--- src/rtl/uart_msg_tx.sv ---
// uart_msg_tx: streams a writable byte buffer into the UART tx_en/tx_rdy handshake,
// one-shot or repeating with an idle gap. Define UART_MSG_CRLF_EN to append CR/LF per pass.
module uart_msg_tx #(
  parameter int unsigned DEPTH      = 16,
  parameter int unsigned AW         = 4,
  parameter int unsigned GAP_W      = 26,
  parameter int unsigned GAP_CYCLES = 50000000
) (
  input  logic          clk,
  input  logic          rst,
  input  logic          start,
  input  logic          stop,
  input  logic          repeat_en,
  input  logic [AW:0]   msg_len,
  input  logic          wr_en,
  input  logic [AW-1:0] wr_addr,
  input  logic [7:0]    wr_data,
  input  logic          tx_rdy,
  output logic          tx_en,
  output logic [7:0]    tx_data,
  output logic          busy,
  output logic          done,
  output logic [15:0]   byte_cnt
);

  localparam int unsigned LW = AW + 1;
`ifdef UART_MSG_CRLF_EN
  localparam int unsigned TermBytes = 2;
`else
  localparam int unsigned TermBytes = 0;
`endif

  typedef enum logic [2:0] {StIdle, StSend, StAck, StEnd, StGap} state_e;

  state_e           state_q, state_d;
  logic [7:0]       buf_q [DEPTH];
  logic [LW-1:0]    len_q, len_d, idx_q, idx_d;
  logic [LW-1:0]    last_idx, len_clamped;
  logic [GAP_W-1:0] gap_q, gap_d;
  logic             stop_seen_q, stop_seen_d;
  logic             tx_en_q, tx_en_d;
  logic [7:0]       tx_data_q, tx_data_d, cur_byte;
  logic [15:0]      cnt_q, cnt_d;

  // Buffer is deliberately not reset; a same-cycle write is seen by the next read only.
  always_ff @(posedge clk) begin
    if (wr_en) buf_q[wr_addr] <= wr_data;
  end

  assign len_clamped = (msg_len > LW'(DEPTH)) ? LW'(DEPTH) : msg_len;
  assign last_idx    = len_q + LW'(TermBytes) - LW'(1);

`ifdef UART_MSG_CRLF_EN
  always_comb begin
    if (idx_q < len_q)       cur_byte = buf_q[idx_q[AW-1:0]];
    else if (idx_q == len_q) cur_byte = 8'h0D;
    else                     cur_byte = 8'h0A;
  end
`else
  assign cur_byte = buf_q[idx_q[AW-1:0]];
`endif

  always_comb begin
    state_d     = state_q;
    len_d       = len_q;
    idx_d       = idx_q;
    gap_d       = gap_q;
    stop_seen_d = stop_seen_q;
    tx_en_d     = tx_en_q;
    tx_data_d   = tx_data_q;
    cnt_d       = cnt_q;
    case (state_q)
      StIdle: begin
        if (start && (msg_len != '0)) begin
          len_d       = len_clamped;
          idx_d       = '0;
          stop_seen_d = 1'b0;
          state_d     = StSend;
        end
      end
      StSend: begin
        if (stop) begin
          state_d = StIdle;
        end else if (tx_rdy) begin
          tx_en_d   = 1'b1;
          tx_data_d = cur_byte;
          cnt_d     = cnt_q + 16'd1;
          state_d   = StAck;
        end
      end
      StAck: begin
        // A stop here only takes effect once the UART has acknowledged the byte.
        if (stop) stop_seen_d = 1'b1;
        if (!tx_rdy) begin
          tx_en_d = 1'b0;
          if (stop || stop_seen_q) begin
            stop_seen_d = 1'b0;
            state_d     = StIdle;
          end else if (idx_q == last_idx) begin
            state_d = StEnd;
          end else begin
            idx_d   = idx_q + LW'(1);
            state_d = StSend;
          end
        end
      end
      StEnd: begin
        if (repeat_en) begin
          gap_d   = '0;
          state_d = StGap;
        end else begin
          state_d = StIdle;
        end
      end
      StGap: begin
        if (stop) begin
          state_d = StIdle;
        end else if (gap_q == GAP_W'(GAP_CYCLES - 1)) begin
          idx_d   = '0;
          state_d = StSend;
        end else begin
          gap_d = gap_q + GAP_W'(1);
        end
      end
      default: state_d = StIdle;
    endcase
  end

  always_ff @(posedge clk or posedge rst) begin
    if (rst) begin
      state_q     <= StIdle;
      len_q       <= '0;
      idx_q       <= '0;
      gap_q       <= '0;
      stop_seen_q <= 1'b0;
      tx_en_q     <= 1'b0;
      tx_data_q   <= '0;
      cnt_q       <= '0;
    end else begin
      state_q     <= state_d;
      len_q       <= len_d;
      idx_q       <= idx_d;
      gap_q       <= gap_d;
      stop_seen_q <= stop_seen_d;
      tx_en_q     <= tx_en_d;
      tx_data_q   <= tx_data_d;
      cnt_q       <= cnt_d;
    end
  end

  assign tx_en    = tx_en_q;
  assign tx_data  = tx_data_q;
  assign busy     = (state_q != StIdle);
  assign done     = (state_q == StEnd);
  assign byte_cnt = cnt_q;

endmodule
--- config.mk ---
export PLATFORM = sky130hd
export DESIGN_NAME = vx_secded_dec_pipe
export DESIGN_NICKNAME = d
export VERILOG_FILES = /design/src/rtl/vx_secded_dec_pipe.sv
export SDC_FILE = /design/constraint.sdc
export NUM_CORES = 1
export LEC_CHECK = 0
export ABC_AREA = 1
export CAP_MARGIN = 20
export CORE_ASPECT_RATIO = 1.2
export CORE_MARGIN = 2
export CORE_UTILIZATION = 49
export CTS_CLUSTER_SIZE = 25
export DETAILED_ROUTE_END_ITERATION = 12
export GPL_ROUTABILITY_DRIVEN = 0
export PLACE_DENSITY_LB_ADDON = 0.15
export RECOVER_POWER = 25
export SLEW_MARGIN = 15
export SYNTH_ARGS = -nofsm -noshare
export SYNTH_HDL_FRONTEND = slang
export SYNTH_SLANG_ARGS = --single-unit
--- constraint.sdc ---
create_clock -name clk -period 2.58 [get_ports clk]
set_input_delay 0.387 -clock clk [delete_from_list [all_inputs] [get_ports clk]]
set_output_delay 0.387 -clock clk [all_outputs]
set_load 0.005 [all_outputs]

^^^^

Task objective:
Among the entries above, the line containing "export DETAILED_ROUTE_END_ITERATION = 12", the line containing "create_clock -name clk", and all lines between them are to be restated word for word; nothing else belongs in the reply.

Answer for this exercise:
export DETAILED_ROUTE_END_ITERATION = 12
export GPL_ROUTABILITY_DRIVEN = 0
export PLACE_DENSITY_LB_ADDON = 0.15
export RECOVER_POWER = 25
export SLEW_MARGIN = 15
export SYNTH_ARGS = -nofsm -noshare
export SYNTH_HDL_FRONTEND = slang
export SYNTH_SLANG_ARGS = --single-unit
--- constraint.sdc ---
create_clock -name clk -period 2.58 [get_ports clk]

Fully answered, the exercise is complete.